"it is true that the invisible grace that these structures communicate to us, or for which they are the occasion of our reception, will perdure even after they cease. However, in a sense, just the inverse is true as well: invisible grace moves us toward the sacraments not as mere historically contingent means, but also as precursors to a more profound eschatological form of dependence upon mediation: the mediation of the sacred humanity of Christ, which will perdure eternally. The sacraments are imperfect instrumental applications 'already' of what we will experience more perfectly for eternity: dependence upon the mediating grace of Jesus Christ as man. . . .
"in contrast to Rahner's view, sacramental grace for Aquinas is not simply the visible manifestation of what is always, already happening invisibly outside the Church. Nor does extra-sacramental grace drive us towards the sacraments simply because of a general human need for categorical mediation. Rather, such grace 'outside the Church' is only a diminished form and anticipation of what comes to full reality uniquely in the sacraments of the Church. Quite in opposition, then, to Rahner's view, sacraments cannot appear as visual aids to what we already possess, but they are instruments that incorporate us into a higher form of life with God than that which we previously possessed when we were not yet incorporated into the fullness of sacramental life.

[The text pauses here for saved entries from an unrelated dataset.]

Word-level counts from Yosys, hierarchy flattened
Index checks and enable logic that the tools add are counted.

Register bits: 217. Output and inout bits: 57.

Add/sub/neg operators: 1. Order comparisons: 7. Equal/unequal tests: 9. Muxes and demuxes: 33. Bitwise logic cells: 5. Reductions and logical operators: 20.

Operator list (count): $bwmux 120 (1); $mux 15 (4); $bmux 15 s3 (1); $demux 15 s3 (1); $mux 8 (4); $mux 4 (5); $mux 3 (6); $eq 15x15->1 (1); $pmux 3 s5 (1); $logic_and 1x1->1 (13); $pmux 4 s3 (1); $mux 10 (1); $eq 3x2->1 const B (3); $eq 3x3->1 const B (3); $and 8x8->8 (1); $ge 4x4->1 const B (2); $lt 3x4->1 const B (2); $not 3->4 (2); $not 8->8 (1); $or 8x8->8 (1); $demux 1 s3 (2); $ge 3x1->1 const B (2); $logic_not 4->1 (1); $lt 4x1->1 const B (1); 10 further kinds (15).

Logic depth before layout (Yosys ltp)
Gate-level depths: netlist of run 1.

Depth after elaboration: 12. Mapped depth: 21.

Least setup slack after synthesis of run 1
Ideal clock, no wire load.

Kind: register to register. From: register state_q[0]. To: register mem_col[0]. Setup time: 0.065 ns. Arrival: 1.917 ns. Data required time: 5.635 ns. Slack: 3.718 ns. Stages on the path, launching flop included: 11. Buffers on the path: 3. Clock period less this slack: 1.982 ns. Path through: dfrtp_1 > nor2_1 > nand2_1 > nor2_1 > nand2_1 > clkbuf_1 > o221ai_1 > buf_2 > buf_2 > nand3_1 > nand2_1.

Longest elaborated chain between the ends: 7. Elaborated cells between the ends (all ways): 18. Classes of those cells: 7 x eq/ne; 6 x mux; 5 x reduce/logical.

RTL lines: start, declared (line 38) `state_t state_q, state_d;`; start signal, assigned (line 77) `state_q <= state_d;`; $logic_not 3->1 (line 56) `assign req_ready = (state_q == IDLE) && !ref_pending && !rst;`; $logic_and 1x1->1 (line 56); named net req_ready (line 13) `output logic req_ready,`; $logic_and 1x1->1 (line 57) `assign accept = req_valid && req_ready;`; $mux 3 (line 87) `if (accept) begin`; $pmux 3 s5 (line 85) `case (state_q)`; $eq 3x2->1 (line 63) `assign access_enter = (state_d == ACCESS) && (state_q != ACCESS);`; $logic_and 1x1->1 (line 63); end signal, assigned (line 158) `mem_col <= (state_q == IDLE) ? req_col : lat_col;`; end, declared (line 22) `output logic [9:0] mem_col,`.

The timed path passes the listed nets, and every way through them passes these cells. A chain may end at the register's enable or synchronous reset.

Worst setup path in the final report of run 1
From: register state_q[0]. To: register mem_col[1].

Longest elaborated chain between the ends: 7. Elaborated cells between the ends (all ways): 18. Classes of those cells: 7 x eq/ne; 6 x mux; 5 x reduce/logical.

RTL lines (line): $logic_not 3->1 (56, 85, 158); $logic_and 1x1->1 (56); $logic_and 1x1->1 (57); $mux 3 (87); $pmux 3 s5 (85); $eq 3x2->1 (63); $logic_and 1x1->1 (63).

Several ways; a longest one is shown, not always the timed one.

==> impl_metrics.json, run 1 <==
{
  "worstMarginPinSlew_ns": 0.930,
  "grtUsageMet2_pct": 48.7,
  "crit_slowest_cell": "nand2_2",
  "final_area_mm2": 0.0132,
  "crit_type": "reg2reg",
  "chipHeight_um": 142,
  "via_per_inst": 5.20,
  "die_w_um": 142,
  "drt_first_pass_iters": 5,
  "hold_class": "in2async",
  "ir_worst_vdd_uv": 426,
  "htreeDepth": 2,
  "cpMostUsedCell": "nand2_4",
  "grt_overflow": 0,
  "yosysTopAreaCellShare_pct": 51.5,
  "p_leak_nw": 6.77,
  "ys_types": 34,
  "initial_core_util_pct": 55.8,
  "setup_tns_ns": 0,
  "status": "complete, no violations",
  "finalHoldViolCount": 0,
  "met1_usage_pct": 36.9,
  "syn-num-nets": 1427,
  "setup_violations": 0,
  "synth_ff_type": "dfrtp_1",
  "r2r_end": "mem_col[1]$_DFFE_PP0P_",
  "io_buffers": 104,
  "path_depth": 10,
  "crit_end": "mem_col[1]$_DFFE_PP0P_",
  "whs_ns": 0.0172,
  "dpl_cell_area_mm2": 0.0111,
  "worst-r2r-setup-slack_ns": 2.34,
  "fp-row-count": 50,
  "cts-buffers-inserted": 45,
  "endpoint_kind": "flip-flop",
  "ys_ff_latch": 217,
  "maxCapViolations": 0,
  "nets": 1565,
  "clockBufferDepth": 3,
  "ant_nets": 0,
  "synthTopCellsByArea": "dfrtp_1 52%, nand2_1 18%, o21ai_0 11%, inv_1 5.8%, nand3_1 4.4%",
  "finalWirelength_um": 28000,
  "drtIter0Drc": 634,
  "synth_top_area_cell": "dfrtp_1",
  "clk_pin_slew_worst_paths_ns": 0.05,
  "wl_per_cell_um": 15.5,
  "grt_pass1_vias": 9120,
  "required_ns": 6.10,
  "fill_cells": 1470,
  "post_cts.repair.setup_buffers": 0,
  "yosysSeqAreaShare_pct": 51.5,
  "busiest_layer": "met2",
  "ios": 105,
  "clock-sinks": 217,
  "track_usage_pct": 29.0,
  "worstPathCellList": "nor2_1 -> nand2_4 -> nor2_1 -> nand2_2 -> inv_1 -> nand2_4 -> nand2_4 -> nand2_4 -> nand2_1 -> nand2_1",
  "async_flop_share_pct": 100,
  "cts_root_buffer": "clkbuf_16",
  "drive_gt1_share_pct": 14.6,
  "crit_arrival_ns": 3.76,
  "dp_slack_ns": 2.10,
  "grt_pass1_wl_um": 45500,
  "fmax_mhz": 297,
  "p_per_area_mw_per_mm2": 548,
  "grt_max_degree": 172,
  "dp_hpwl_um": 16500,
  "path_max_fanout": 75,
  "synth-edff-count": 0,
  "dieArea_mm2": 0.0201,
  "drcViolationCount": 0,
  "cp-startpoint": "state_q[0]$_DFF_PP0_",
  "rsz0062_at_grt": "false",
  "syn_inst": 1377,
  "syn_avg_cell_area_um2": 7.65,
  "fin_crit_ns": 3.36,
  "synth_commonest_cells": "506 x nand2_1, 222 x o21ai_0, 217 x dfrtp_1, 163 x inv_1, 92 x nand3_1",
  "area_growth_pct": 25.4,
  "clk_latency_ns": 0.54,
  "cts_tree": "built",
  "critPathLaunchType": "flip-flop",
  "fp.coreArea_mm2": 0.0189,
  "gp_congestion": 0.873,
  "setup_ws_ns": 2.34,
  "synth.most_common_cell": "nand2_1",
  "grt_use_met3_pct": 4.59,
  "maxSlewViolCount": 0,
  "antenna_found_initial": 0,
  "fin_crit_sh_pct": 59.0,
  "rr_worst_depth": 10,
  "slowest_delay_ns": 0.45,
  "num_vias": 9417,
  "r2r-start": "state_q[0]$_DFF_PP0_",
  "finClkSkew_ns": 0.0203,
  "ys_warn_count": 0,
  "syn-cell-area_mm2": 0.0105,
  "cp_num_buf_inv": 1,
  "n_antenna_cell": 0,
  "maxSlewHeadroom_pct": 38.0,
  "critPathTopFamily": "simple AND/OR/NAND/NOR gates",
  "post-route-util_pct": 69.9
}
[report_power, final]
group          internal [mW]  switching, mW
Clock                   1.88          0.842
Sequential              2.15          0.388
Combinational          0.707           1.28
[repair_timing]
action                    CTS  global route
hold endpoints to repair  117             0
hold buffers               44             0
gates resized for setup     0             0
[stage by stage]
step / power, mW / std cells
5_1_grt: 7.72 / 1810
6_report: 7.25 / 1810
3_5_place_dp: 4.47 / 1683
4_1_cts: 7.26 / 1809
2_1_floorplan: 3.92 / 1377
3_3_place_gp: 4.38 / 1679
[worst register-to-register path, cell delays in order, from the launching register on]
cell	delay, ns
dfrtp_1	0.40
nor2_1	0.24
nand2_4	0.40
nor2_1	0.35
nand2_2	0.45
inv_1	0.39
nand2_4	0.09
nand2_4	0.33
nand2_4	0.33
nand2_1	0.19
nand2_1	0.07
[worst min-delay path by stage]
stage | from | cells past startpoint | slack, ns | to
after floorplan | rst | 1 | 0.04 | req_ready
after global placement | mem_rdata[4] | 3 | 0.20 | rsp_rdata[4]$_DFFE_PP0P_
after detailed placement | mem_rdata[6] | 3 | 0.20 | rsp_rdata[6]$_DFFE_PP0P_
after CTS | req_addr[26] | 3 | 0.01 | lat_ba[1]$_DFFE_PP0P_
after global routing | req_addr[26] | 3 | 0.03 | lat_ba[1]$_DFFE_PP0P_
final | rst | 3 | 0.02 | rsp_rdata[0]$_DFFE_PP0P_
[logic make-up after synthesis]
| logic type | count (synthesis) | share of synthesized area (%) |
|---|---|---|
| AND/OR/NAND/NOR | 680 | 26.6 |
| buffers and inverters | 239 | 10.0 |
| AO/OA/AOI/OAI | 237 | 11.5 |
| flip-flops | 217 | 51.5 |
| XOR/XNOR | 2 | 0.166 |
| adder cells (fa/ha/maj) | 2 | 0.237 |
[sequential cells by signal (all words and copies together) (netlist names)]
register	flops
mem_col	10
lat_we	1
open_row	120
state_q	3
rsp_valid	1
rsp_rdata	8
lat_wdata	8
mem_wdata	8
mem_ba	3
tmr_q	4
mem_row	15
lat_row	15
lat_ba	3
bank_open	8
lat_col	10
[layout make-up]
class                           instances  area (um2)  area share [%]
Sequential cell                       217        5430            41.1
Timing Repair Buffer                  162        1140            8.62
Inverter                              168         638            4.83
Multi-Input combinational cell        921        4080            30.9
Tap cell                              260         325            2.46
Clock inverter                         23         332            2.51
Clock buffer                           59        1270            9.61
==> src/rtl/disp_pkg.sv <==
// Shared constants, types and segment decode for the hex 7-segment scanner.
package disp_pkg;

  localparam int unsigned DATA_W = 32;
  localparam int unsigned AN_W   = 8;
  localparam int unsigned SEG_W  = 7;
  localparam int unsigned NIB_W  = 4;

  localparam logic [SEG_W-1:0] SEG_OFF = 7'h7F;
  localparam logic [AN_W-1:0]  AN_OFF  = 8'hFF;

  typedef logic [2:0] digit_idx_t;

  // Active-low {g,f,e,d,c,b,a} pattern for one hex nibble.
  function automatic logic [SEG_W-1:0] hex7(input logic [NIB_W-1:0] nibble);
    logic [SEG_W-1:0] pat;
    case (nibble)
      4'h0: pat = 7'h40;
      4'h1: pat = 7'h79;
      4'h2: pat = 7'h24;
      4'h3: pat = 7'h30;
      4'h4: pat = 7'h19;
      4'h5: pat = 7'h12;
      4'h6: pat = 7'h02;
      4'h7: pat = 7'h78;
      4'h8: pat = 7'h00;
      4'h9: pat = 7'h10;
      4'hA: pat = 7'h08;
      4'hB: pat = 7'h03;
      4'hC: pat = 7'h46;
      4'hD: pat = 7'h21;
      4'hE: pat = 7'h06;
      default: pat = 7'h0E;
    endcase
    return pat;
  endfunction

endpackage

==> src/rtl/disp_prescaler.sv <==
// Free-running divider; tick is high for one cycle every DIV clocks.
module disp_prescaler #(
  parameter int unsigned DIV = 100000
) (
  input  logic clk,
  input  logic rst,
  output logic tick
);

  localparam int unsigned CW = $clog2(DIV);

  logic [CW-1:0] cnt_q, cnt_d;
  logic          tick_q;

  if (DIV < 2) begin : g_bad_div
    $error("disp_prescaler: DIV must be >= 2");
  end

  always_comb begin
    cnt_d = cnt_q + CW'(1);
    if (cnt_q == CW'(DIV - 1)) cnt_d = '0;
  end

  // tick_q is precomputed from the next count so it is high exactly while cnt_q == DIV-1.
  always_ff @(posedge clk or negedge rst) begin
    if (!rst) begin
      cnt_q  <= '0;
      tick_q <= 1'b0;
    end else begin
      cnt_q  <= cnt_d;
      tick_q <= (cnt_d == CW'(DIV - 1));
    end
  end

  assign tick = tick_q;

endmodule

==> src/rtl/disp_hex_scan.sv <==
// 8-digit multiplexed hex display driver with per-frame snapshot and leading-zero blanking.
module disp_hex_scan
  import disp_pkg::*;
#(
  parameter int unsigned REFRESH_DIV = 100000,
  parameter int unsigned NUM_DIGITS  = 8
) (
  input  logic              clk,
  input  logic              rst,
  input  logic [DATA_W-1:0] data_reg,
  input  logic              en,
  input  logic              blank_lz,
  output logic [AN_W-1:0]   an,
  output logic [SEG_W-1:0]  seg,
  output logic              dp,
  output logic              frame_done
);

  if (NUM_DIGITS != 8) begin : g_bad_digits
    $error("disp_hex_scan: NUM_DIGITS must be 8");
  end

  logic              tick;
  digit_idx_t        digit_q, digit_d;
  logic [DATA_W-1:0] shadow_q, shadow_d;
  logic              frame_done_q, frame_done_d;
  logic [AN_W-1:0]   an_q, an_d;
  logic [SEG_W-1:0]  seg_q, seg_d;
  logic [4:0]        nib_base;
  logic [NIB_W-1:0]  nibble;
  logic [DATA_W-1:0] upper;
  logic              blank;
  logic              snap;

  disp_prescaler #(
    .DIV (REFRESH_DIV)
  ) u_prescaler (
    .clk  (clk),
    .rst  (rst),
    .tick (tick)
  );

  // Scan position and frame snapshot.
  always_comb begin
    snap         = tick && (digit_q == digit_idx_t'(7));
    digit_d      = digit_q;
    shadow_d     = shadow_q;
    frame_done_d = snap;
    if (tick) digit_d = digit_q + digit_idx_t'(1);
    if (snap) shadow_d = data_reg;
  end

  // Digit i is blank when it and every more-significant nibble are zero; digit 0 always shows.
  always_comb begin
    nib_base = {digit_q, 2'b00};
    nibble   = shadow_q[nib_base +: NIB_W];
    upper    = shadow_q >> nib_base;
    blank    = blank_lz && (digit_q != '0) && (upper == '0);
    an_d     = AN_OFF;
    seg_d    = SEG_OFF;
    if (en && !blank) begin
      an_d  = ~(AN_W'(1) << digit_q);
      seg_d = hex7(nibble);
    end
  end

  always_ff @(posedge clk or negedge rst) begin
    if (!rst) begin
      digit_q      <= '0;
      shadow_q     <= '0;
      frame_done_q <= 1'b0;
      an_q         <= AN_OFF;
      seg_q        <= SEG_OFF;
    end else begin
      digit_q      <= digit_d;
      shadow_q     <= shadow_d;
      frame_done_q <= frame_done_d;
      an_q         <= an_d;
      seg_q        <= seg_d;
    end
  end

  assign an         = an_q;
  assign seg        = seg_q;
  assign dp         = 1'b1;
  assign frame_done = frame_done_q;

endmodule

==> config.mk <==
export PLATFORM = sky130hd
export DESIGN_NAME = disp_hex_scan
export DESIGN_NICKNAME = d
export VERILOG_FILES = /design/src/rtl/disp_pkg.sv /design/src/rtl/disp_prescaler.sv /design/src/rtl/disp_hex_scan.sv
export SDC_FILE = /design/constraint.sdc
export NUM_CORES = 1
export LEC_CHECK = 0
export ABC_AREA = 1
export CORE_MARGIN = 5
export CORE_UTILIZATION = 56
export DETAILED_ROUTE_END_ITERATION = 12
export GPL_ROUTABILITY_DRIVEN = 0
export PLACE_DENSITY = 0.81
export RECOVER_POWER = 25
export SETUP_SLACK_MARGIN = 0.1
export SLEW_MARGIN = 15
export SYNTH_ARGS = -nofsm -noshare
export SYNTH_HDL_FRONTEND = slang
export SYNTH_HIERARCHICAL = 1
export SYNTH_SLANG_ARGS = --single-unit
==> constraint.sdc <==
create_clock -name clk -period 3 [get_ports clk]
set_input_delay 0.45 -clock clk [delete_from_list [all_inputs] [get_ports clk]]
set_output_delay 0.45 -clock clk [all_outputs]
set_load 0.05 [all_outputs]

". . . Like Congar, St. Thomas certainly holds that the sacraments are the means of grace that produce an inward spiritual communion and that they give way eventually to the eschatological life of the kingdom of God. He also makes it clear, however, that these same sacraments are part of the inherent common good of social communion into which the invisible workings of grace invite us, and by which those same workings are inwardly maintained. Nor does this corporate body cease to be eschatologically. When these sacramental means cease to exist, they do so in order to give way not to a non-sacramental, invisible reality, but to a superior communal life that is itself also visible and invisible. This is the life of the Resurrection, in which we will live in everlasting dependency upon the 'sacramental' mediation of Christ himself: the human mediation of the Savior as High Priest. His humanity will remain the everlasting instrument and sign of the communication of divine life, such that we will be dependent upon Jesus as both God and human for eternity. Already in the life of the Church in this world, then, sacramental communion is part of the very form of the saving life of grace, since we are saved in an ecclesial body that is inseparably visible and invisible."
Thomas Joseph White, O.P., "The priesthood makes the Church: ecclesial communion and the power of the keys," Nova et vetera: the English edition of the international theological journal 9, no. 1 (Winter 2011): 221, 227-228 (209-236).